Los satélites que orbitan la Tierra son los primeros en sufrir el impacto. Una tormenta solar puede dañar sus circuitos electrónicos, alterar las señales de GPS y provocar pérdidas temporales o permanentes de comunicación. Esto tendría efectos inmediatos en aviación, transporte marítimo y operaciones militares.
Las corrientes inducidas geomagnéticamente pueden saturar y dañar transformadores eléctricos. Un evento de gran magnitud podría provocar apagones regionales o incluso continentales, con repercusiones en hospitales, centros de datos y sistemas de abastecimiento.

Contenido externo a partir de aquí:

==> src/common/tcw_pkg.sv <==
/*
  Shared constants and types for the timer / capture-compare / watchdog block.
  Assumes a single 10 MHz system clock and an AXI4-Lite master with 32-bit data.
*/
package tcw_pkg;

  localparam int TCW_ADDR_W = 16;
  localparam int TCW_IDX_W = 14;

  // Register indices; the byte address is four times the index
  localparam logic [13:0] IDX_CLOCK_SELECT = 14'h1048;
  localparam logic [13:0] IDX_WATCHDOG_CTL_B = 14'h104A;
  localparam logic [13:0] IDX_FLAG_CTL_C = 14'h104B;
  localparam logic [13:0] IDX_MODE_CTL_D = 14'h104C;
  localparam logic [13:0] IDX_COMPARE = 14'h104D;
  localparam logic [13:0] IDX_CAPTURE_COMPARE = 14'h104E;
  localparam logic [13:0] IDX_COUNTER = 14'h104F;
  localparam logic [13:0] IDX_WATCHDOG_COUNT = 14'h1050;
  localparam logic [13:0] IDX_PORT_CTL_A = 14'h1051;
  localparam logic [13:0] IDX_PORT_CTL_B = 14'h1052;

  // Bit positions in timer_watchdog_control_b
  localparam int WB_RESET_ENA = 7;
  localparam int WB_INT_ENA = 6;
  localparam int WB_OVF_FLAG = 5;
  localparam int WB_TAP_SEL = 4;
  localparam int WB_CNT_OVF_FLAG = 3;
  localparam int WB_CNT_OVF_IE = 2;

  // Bit positions in timer_flag_control_c
  localparam int FC_EDGE_FLAG = 7;
  localparam int FC_CMP2_FLAG = 6;
  localparam int FC_CMP1_FLAG = 5;
  localparam int FC_EDGE_IE = 2;
  localparam int FC_CMP2_IE = 1;
  localparam int FC_CMP1_IE = 0;

  // Reset values
  localparam logic [7:0] RST_CLOCK_SELECT = 8'h33;
  localparam logic [7:0] RST_CTL_B = 8'h00;
  localparam logic [7:0] RST_CTL_C = 8'h00;
  localparam logic [7:0] RST_CTL_D = 8'h00;
  localparam logic [15:0] RST_COMPARE = 16'hFFFF;
  localparam logic [15:0] RST_CAPTURE = 16'h0000;
  localparam logic [7:0] RST_PORT_A = 8'h00;
  localparam logic [7:0] RST_PORT_B = 8'h00;

  localparam logic [15:0] CNT_MAX = 16'hFFFF;
  localparam logic [14:0] WD_SHORT_MAX = 15'h7FFF;

  localparam logic [1:0] RESP_OKAY = 2'h0;
  localparam logic [1:0] RESP_SLVERR = 2'h2;

  typedef enum logic [2:0] {
    SRC_SYSTEM_CLOCK = 3'b000,
    SRC_PULSE_ACC = 3'b001,
    SRC_EVENT = 3'b010,
    SRC_STOP = 3'b011,
    SRC_DIV4 = 3'b100,
    SRC_DIV16 = 3'b101,
    SRC_DIV64 = 3'b110,
    SRC_DIV256 = 3'b111
  } tcw_clksrc_e;

  typedef enum logic [0:0] {
    BUS_IDLE = 1'b0,
    BUS_RESP = 1'b1
  } tcw_bus_e;

  // timer_mode_control_d layout
  typedef struct packed {
    logic captureModeSelect;
    logic compareOneOutputEnable;
    logic compareTwoOutputEnable;
    logic spare;
    logic edgeOutputEnable;
    logic edgeFallingSelect;
    logic edgeResetEnable;
    logic edgeDetectEnable;
  } tcw_mode_s;

endpackage

==> src/logic/tcw_timer.sv <==
/*
  Timer with compare, capture/compare and PWM output, plus a separate watchdog counter,
  behind an AXI4-Lite slave. Assumes pins are asynchronous and that the event pin toggles
  at no more than half the system clock rate.
*/
// The AXI4-Lite slave port was left to the implementer.
// Summary of operation
// - Eight clock sources: system_clock, pulse accumulate, event, /4, /16, /64, /256, stopped.
// - Timer and watchdog select their clock sources independently.
// - Timer holds 16-bit counter, compare and capture/compare registers.
// - In capture mode a selected capture-pin edge latches the counter into capture/compare.
// - Watchdog is a separate 16-bit counter; overflow tap gives 15 to 24 bit resolution.
// - Without reset use, watchdog works as timer, event counter or pulse accumulator.
// - Capture-pin edge sets the edge flag when edge detect is enabled.
// - Dual compare mode: edge resets counter and/or toggles PWM per enables.
// - Capture mode: enabled edge loads capture register and sets the edge flag.
// - Compare match sets compare-one flag; toggles PWM in dual mode when enabled.
// - Dual mode only: capture/compare match sets compare-two flag, may toggle PWM.
// - Counter wrap from all ones to zero sets the counter overflow flag.
// - Watchdog overflow sets its flag and resets the system when reset is enabled.
// - Watchdog overflow interrupts without reset when reset disabled and interrupt enabled.
// - Each of the three pins is timer function or general-purpose I/O by port control.
// - Mode bit clear selects dual compare mode with two compare registers.
// - Mode bit set selects capture/compare mode: one compare, one capture register.
// - Flag control register sits at index 104Bh.
module tcw_timer
  import tcw_pkg::*;
#(
  parameter int PRESCALE_W = 8
) (
  // Clock and reset
  input logic clk,
  input logic rst,
  // AXI4-Lite write
  input logic [15:0] s_axi_awaddr,
  input logic s_axi_awvalid,
  output logic s_axi_awready,
  input logic [31:0] s_axi_wdata,
  input logic [3:0] s_axi_wstrb,
  input logic s_axi_wvalid,
  output logic s_axi_wready,
  output logic [1:0] s_axi_bresp,
  output logic s_axi_bvalid,
  input logic s_axi_bready,
  // AXI4-Lite read
  input logic [15:0] s_axi_araddr,
  input logic s_axi_arvalid,
  output logic s_axi_arready,
  output logic [31:0] s_axi_rdata,
  output logic [1:0] s_axi_rresp,
  output logic s_axi_rvalid,
  input logic s_axi_rready,
  // Pins: event input, capture input, waveform output (index 0, 1, 2)
  input logic [2:0] pinIn,
  output logic [2:0] pinOut,
  output logic [2:0] pinOe,
  // System
  output logic timerIrq,
  output logic watchdogResetOut
);

  logic [2:0] pinSync1;
  logic [2:0] pinSync2;
  logic [2:0] pinPrev;
  logic [7:0] clockSelect, next_clockSelect;
  logic [7:0] ctlB, next_ctlB;
  logic [7:0] ctlC, next_ctlC;
  logic [7:0] ctlD, next_ctlD;
  logic [7:0] portA, next_portA;
  logic [7:0] portB, next_portB;
  logic [15:0] compareReg, next_compareReg;
  logic [15:0] captureReg, next_captureReg;
  logic [15:0] counter, next_counter;
  logic [15:0] wdCounter, next_wdCounter;
  logic [PRESCALE_W-1:0] prescale, next_prescale;
  logic pwmLevel, next_pwmLevel;
  logic wdResetPulse, next_wdResetPulse;
  tcw_bus_e wrState, next_wrState;
  logic awHeld, next_awHeld;
  logic wHeld, next_wHeld;
  logic [15:0] awAddr, next_awAddr;
  logic [31:0] wData, next_wData;
  logic [3:0] wStrb, next_wStrb;
  logic [1:0] bResp, next_bResp;
  logic rValid, next_rValid;
  logic [31:0] rData, next_rData;
  logic [1:0] rResp, next_rResp;

  tcw_mode_s mode;
  logic evtRise, capEdge, edgeEvent, timerTick, wdTick;
  logic cmp1Match, cmp2Match, cntOverflow, edgeReset, wdOverflow;
  logic awFire, wFire, doWrite, arFire;
  logic [15:0] wrAddr;
  logic [31:0] wrData, rdWord;
  logic [3:0] wrStrb;
  logic [13:0] wrIdx, rdIdx;
  logic wrHit, rdHit;

  // Two flip-flops per pin before any logic reads it
  genvar gi;
  generate
    for (gi = 0; gi < 3; gi++) begin : g_sync
      always_ff @(posedge clk) begin
        if (rst) begin
          pinSync1[gi] <= 1'b0;
          pinSync2[gi] <= 1'b0;
          pinPrev[gi] <= 1'b0;
        end else begin
          pinSync1[gi] <= pinIn[gi];
          pinSync2[gi] <= pinSync1[gi];
          pinPrev[gi] <= pinSync2[gi];
        end
      end
    end
  endgenerate

  // Selects one count tick; each counter passes its own source field
  function automatic logic sourceTick(input logic [2:0] src, input logic [PRESCALE_W-1:0] pre,
                                      input logic evtLevel, input logic evtEdge);
    logic t;
    t = 1'b0;
    case (tcw_clksrc_e'(src))
      SRC_SYSTEM_CLOCK: t = 1'b1;
      SRC_PULSE_ACC: t = evtLevel;
      SRC_EVENT: t = evtEdge;
      SRC_STOP: t = 1'b0;
      SRC_DIV4: t = &pre[1:0];
      SRC_DIV16: t = &pre[3:0];
      SRC_DIV64: t = &pre[5:0];
      SRC_DIV256: t = &pre[7:0];
      default: t = 1'b0;
    endcase
    return t;
  endfunction

  function automatic logic [31:0] mergeBytes(input logic [31:0] old, input logic [31:0] nw,
                                             input logic [3:0] strb);
    logic [31:0] m;
    m = old;
    for (int b = 0; b < 4; b++) begin
      if (strb[b]) begin
        m[8*b +: 8] = nw[8*b +: 8];
      end
    end
    return m;
  endfunction

  assign mode = tcw_mode_s'(ctlD);
  // Edge detection reads only the second and third stages
  assign evtRise = pinSync2[0] & ~pinPrev[0];
  assign capEdge = mode.edgeFallingSelect ? (pinPrev[1] & ~pinSync2[1]) : (pinSync2[1] & ~pinPrev[1]);
  assign edgeEvent = capEdge & mode.edgeDetectEnable;
  assign timerTick = sourceTick(clockSelect[2:0], prescale, pinSync2[0], evtRise);
  assign wdTick = sourceTick(clockSelect[6:4], prescale, pinSync2[0], evtRise);
  assign edgeReset = edgeEvent & ~mode.captureModeSelect & mode.edgeResetEnable;
  assign cmp1Match = timerTick & (counter == compareReg);
  assign cmp2Match = timerTick & ~mode.captureModeSelect & (counter == captureReg);
  assign cntOverflow = timerTick & ~edgeReset & (counter == CNT_MAX);
  // Tap select halves the overflow point, giving 15 to 24 bits with the prescaler
  assign wdOverflow = wdTick & (ctlB[WB_TAP_SEL] ? (wdCounter[14:0] == WD_SHORT_MAX)
                                                 : (wdCounter == CNT_MAX));

  // Bus handshake terms
  assign awFire = s_axi_awvalid & s_axi_awready;
  assign wFire = s_axi_wvalid & s_axi_wready;
  assign wrAddr = awHeld ? awAddr : s_axi_awaddr;
  assign wrData = wHeld ? wData : s_axi_wdata;
  assign wrStrb = wHeld ? wStrb : s_axi_wstrb;
  assign doWrite = (wrState == BUS_IDLE) & (awHeld | awFire) & (wHeld | wFire);
  assign wrIdx = wrAddr[15:2];
  assign arFire = s_axi_arvalid & s_axi_arready;
  assign rdIdx = s_axi_araddr[15:2];
  assign wrHit = (wrIdx >= IDX_CLOCK_SELECT) && (wrIdx <= IDX_PORT_CTL_B) && (wrIdx != 14'h1049);
  assign rdHit = (rdIdx >= IDX_CLOCK_SELECT) && (rdIdx <= IDX_PORT_CTL_B) && (rdIdx != 14'h1049);

  always_comb begin
    rdWord = 32'h0000_0000;
    case (rdIdx)
      IDX_CLOCK_SELECT: rdWord[7:0] = clockSelect;
      IDX_WATCHDOG_CTL_B: rdWord[7:0] = ctlB;
      IDX_FLAG_CTL_C: rdWord[7:0] = ctlC;
      IDX_MODE_CTL_D: rdWord[7:0] = ctlD;
      IDX_COMPARE: rdWord[15:0] = compareReg;
      IDX_CAPTURE_COMPARE: rdWord[15:0] = captureReg;
      IDX_COUNTER: rdWord[15:0] = counter;
      IDX_WATCHDOG_COUNT: rdWord[15:0] = wdCounter;
      IDX_PORT_CTL_A: rdWord[7:0] = portA;
      IDX_PORT_CTL_B: rdWord[10:0] = {pinSync2, portB};
      default: rdWord = 32'h0000_0000;
    endcase
  end

  // Bus state
  always_comb begin
    next_wrState = wrState;
    next_awHeld = awHeld;
    next_wHeld = wHeld;
    next_awAddr = awAddr;
    next_wData = wData;
    next_wStrb = wStrb;
    next_bResp = bResp;
    next_rValid = rValid;
    next_rData = rData;
    next_rResp = rResp;
    case (wrState)
      BUS_IDLE: begin
        if (awFire) begin
          next_awHeld = 1'b1;
          next_awAddr = s_axi_awaddr;
        end
        if (wFire) begin
          next_wHeld = 1'b1;
          next_wData = s_axi_wdata;
          next_wStrb = s_axi_wstrb;
        end
        if (doWrite) begin
          next_awHeld = 1'b0;
          next_wHeld = 1'b0;
          next_bResp = wrHit ? RESP_OKAY : RESP_SLVERR;
          next_wrState = BUS_RESP;
        end
      end
      BUS_RESP: begin
        if (s_axi_bready) begin
          next_wrState = BUS_IDLE;
        end
      end
      default: next_wrState = BUS_IDLE;
    endcase
    if (arFire) begin
      next_rValid = 1'b1;
      next_rData = rdWord;
      next_rResp = rdHit ? RESP_OKAY : RESP_SLVERR;
    end else if (rValid && s_axi_rready) begin
      next_rValid = 1'b0;
    end
  end

  always_ff @(posedge clk) begin
    if (rst) begin
      wrState <= BUS_IDLE;
      awHeld <= 1'b0;
      wHeld <= 1'b0;
      awAddr <= 16'h0000;
      wData <= 32'h0000_0000;
      wStrb <= 4'h0;
      bResp <= 2'h0;
      rValid <= 1'b0;
      rData <= 32'h0000_0000;
      rResp <= 2'h0;
    end else begin
      wrState <= next_wrState;
      awHeld <= next_awHeld;
      wHeld <= next_wHeld;
      awAddr <= next_awAddr;
      wData <= next_wData;
      wStrb <= next_wStrb;
      bResp <= next_bResp;
      rValid <= next_rValid;
      rData <= next_rData;
      rResp <= next_rResp;
    end
  end

  assign s_axi_awready = (wrState == BUS_IDLE) & ~awHeld;
  assign s_axi_wready = (wrState == BUS_IDLE) & ~wHeld;
  assign s_axi_bvalid = (wrState == BUS_RESP);
  assign s_axi_bresp = bResp;
  assign s_axi_arready = ~rValid;
  assign s_axi_rvalid = rValid;
  assign s_axi_rdata = rData;
  assign s_axi_rresp = rResp;

  // Timer, watchdog and control registers. Flags clear by writing one; a hardware set in
  // the same cycle wins so no event is lost.
  always_comb begin
    logic [31:0] m;
    logic pwmToggle;
    m = 32'h0000_0000;
    pwmToggle = 1'b0;
    next_clockSelect = clockSelect;
    next_ctlB = ctlB;
    next_ctlC = ctlC;
    next_ctlD = ctlD;
    next_portA = portA;
    next_portB = portB;
    next_compareReg = compareReg;
    next_captureReg = captureReg;
    next_counter = counter;
    next_wdCounter = wdCounter;
    next_prescale = prescale + 1'b1;
    next_wdResetPulse = 1'b0;
    if (doWrite) begin
      case (wrIdx)
        IDX_CLOCK_SELECT: begin
          m = mergeBytes({24'h0, clockSelect}, wrData, wrStrb);
          next_clockSelect = {1'b0, m[6:4], 1'b0, m[2:0]};
        end
        IDX_WATCHDOG_CTL_B: begin
          m = mergeBytes({24'h0, ctlB}, wrData, wrStrb);
          next_ctlB = {m[7:6], ctlB[5] & ~(wrStrb[0] & wrData[5]), m[4],
                       ctlB[3] & ~(wrStrb[0] & wrData[3]), m[2], 2'b00};
        end
        IDX_FLAG_CTL_C: begin
          m = mergeBytes({24'h0, ctlC}, wrData, wrStrb);
          next_ctlC = {ctlC[7:5] & ~({3{wrStrb[0]}} & wrData[7:5]), 2'b00, m[2:0]};
        end
        IDX_MODE_CTL_D: begin
          m = mergeBytes({24'h0, ctlD}, wrData, wrStrb);
          next_ctlD = m[7:0] & 8'hEF;
        end
        IDX_COMPARE: begin
          m = mergeBytes({16'h0, compareReg}, wrData, wrStrb);
          next_compareReg = m[15:0];
        end
        IDX_CAPTURE_COMPARE: begin
          m = mergeBytes({16'h0, captureReg}, wrData, wrStrb);
          next_captureReg = m[15:0];
        end
        IDX_WATCHDOG_COUNT: next_wdCounter = 16'h0000;
        IDX_PORT_CTL_A: begin
          m = mergeBytes({24'h0, portA}, wrData, wrStrb);
          next_portA = {5'h00, m[2:0]};
        end
        IDX_PORT_CTL_B: begin
          m = mergeBytes({24'h0, portB}, wrData, wrStrb);
          next_portB = {1'b0, m[6:4], 1'b0, m[2:0]};
        end
        default: m = 32'h0000_0000;
      endcase
    end
    if (edgeReset) begin
      next_counter = 16'h0000;
    end else if (timerTick) begin
      next_counter = counter + 1'b1;
    end
    if (edgeEvent && mode.captureModeSelect) begin
      next_captureReg = counter;
    end
    if (wdTick && !(doWrite && wrIdx == IDX_WATCHDOG_COUNT)) begin
      next_wdCounter = wdOverflow ? 16'h0000 : wdCounter + 1'b1;
    end
    if (edgeEvent) begin
      next_ctlC[FC_EDGE_FLAG] = 1'b1;
    end
    if (cmp1Match) begin
      next_ctlC[FC_CMP1_FLAG] = 1'b1;
    end
    if (cmp2Match) begin
      next_ctlC[FC_CMP2_FLAG] = 1'b1;
    end
    if (cntOverflow) begin
      next_ctlB[WB_CNT_OVF_FLAG] = 1'b1;
    end
    if (wdOverflow) begin
      next_ctlB[WB_OVF_FLAG] = 1'b1;
      next_wdResetPulse = ctlB[WB_RESET_ENA];
    end
    if (!mode.captureModeSelect) begin
      pwmToggle = (edgeEvent & mode.edgeOutputEnable)
                ^ (cmp1Match & mode.compareOneOutputEnable)
                ^ (cmp2Match & mode.compareTwoOutputEnable);
    end
    next_pwmLevel = pwmLevel ^ pwmToggle;
  end

  always_ff @(posedge clk) begin
    if (rst) begin
      clockSelect <= RST_CLOCK_SELECT;
      ctlB <= RST_CTL_B;
      ctlC <= RST_CTL_C;
      ctlD <= RST_CTL_D;
      portA <= RST_PORT_A;
      portB <= RST_PORT_B;
      compareReg <= RST_COMPARE;
      captureReg <= RST_CAPTURE;
      counter <= 16'h0000;
      wdCounter <= 16'h0000;
      prescale <= '0;
      pwmLevel <= 1'b0;
      wdResetPulse <= 1'b0;
    end else begin
      clockSelect <= next_clockSelect;
      ctlB <= next_ctlB;
      ctlC <= next_ctlC;
      ctlD <= next_ctlD;
      portA <= next_portA;
      portB <= next_portB;
      compareReg <= next_compareReg;
      captureReg <= next_captureReg;
      counter <= next_counter;
      wdCounter <= next_wdCounter;
      prescale <= next_prescale;
      pwmLevel <= next_pwmLevel;
      wdResetPulse <= next_wdResetPulse;
    end
  end

  // Timer function turns event and capture pins into inputs and drives the waveform pin
  assign pinOe = {portA[2] | portB[6], ~portA[1] & portB[5], ~portA[0] & portB[4]};
  assign pinOut = {portA[2] ? pwmLevel : portB[2], portB[1:0]};
  assign watchdogResetOut = wdResetPulse;
  assign timerIrq = (ctlC[FC_EDGE_FLAG] & ctlC[FC_EDGE_IE]) | (ctlC[FC_CMP1_FLAG] & ctlC[FC_CMP1_IE])
                  | (ctlC[FC_CMP2_FLAG] & ctlC[FC_CMP2_IE]) | (ctlB[WB_CNT_OVF_FLAG] & ctlB[WB_CNT_OVF_IE])
                  | (ctlB[WB_OVF_FLAG] & ~ctlB[WB_RESET_ENA] & ctlB[WB_INT_ENA]);
endmodule
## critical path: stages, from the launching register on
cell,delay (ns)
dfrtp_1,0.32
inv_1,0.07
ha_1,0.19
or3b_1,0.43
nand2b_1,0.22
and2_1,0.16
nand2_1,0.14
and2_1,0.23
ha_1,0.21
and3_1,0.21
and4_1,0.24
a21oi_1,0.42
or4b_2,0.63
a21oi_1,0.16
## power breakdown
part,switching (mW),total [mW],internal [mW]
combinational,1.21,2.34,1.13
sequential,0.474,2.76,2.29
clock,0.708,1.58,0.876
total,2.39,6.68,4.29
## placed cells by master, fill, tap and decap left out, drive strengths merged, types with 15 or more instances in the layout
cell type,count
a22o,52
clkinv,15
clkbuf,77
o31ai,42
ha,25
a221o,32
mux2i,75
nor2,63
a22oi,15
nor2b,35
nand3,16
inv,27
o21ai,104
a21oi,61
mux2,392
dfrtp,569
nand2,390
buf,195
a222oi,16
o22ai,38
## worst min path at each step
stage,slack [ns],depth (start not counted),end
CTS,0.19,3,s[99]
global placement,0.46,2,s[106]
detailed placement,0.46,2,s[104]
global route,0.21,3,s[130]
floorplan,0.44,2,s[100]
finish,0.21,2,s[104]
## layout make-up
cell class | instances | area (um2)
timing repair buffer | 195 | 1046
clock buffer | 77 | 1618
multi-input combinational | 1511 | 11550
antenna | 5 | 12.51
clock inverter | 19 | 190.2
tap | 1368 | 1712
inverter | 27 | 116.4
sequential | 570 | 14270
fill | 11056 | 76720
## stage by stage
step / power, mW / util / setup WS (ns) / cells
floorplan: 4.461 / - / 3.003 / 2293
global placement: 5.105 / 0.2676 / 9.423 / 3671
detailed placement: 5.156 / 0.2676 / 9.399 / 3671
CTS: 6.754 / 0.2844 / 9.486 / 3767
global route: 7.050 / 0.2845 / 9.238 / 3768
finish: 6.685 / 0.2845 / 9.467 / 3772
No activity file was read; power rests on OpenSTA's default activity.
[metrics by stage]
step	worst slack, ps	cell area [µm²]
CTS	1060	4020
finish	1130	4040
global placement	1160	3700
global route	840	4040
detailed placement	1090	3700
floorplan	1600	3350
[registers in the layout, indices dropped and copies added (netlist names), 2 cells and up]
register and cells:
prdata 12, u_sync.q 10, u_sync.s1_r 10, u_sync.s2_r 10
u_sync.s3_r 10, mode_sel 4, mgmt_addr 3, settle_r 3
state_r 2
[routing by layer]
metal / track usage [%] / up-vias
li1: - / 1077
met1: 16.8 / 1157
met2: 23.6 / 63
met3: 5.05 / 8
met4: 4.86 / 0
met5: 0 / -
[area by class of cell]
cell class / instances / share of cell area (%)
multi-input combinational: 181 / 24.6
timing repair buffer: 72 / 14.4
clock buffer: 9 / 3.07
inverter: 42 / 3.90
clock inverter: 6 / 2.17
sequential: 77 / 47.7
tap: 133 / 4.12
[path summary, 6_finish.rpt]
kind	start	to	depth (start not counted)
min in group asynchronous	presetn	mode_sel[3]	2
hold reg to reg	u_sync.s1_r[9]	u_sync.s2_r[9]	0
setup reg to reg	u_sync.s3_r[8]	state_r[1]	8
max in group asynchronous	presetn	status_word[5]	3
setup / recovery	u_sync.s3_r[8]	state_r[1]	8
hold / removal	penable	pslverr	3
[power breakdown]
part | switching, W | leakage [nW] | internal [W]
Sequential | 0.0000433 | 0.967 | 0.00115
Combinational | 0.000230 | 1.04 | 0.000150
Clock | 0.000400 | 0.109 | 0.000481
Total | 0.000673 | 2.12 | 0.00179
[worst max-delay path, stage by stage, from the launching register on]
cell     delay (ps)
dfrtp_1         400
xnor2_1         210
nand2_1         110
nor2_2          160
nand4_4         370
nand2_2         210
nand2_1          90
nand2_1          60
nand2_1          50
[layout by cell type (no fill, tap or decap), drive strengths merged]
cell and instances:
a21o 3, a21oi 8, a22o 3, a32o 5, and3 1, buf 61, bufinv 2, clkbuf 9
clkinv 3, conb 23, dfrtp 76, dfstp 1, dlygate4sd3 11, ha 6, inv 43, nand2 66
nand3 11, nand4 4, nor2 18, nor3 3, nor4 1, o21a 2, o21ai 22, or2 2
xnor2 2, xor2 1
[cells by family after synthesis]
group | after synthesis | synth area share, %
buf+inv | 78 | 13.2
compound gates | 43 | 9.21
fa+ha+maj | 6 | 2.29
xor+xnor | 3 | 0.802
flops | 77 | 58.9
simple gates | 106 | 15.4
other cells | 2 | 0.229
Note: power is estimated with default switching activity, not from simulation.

Los vuelos que cruzan las zonas polares son especialmente vulnerables, ya que allí el campo magnético de la Tierra es más débil. Además, los astronautas en órbita quedarían expuestos a niveles peligrosos de radiación.
El caso más citado es el Evento Carrington de 1859, la tormenta solar más intensa registrada. En aquel entonces, los sistemas telegráficos colapsaron, e incluso se incendiaron estaciones debido a las corrientes inducidas. En un mundo hiperconectado como el actual, un evento similar podría causar pérdidas económicas millonarias y un parón tecnológico de consecuencias globales.
Otro ejemplo es el apagón de Quebec en 1989, causado por una tormenta geomagnética moderada que dejó sin electricidad a millones de personas durante más de 9 horas.
La NASA, la Agencia Espacial Europea (ESA) y otros organismos monitorizan constantemente la actividad solar mediante satélites especializados como el SOHO o el DSCOVR. Estos sistemas permiten emitir alertas tempranas, aunque el margen de reacción es reducido: en el mejor de los casos, unas pocas horas.
La inversión en infraestructura resiliente, sistemas de respaldo eléctrico y protocolos internacionales de emergencia son esenciales para mitigar el riesgo. Sin embargo, la realidad es que gran parte de nuestra red tecnológica sigue siendo vulnerable.
Las tormentas solares son recordatorios de que, pese a nuestros avances, seguimos dependiendo de un entorno espacial cambiante y poderoso. Prepararnos frente a estos fenómenos no solo es un desafío científico, sino una necesidad estratégica para proteger la sociedad digital en la que vivimos.
Con el aumento de la actividad solar previsto para esta década, la pregunta no es si ocurrirá un gran evento solar, sino cuándo.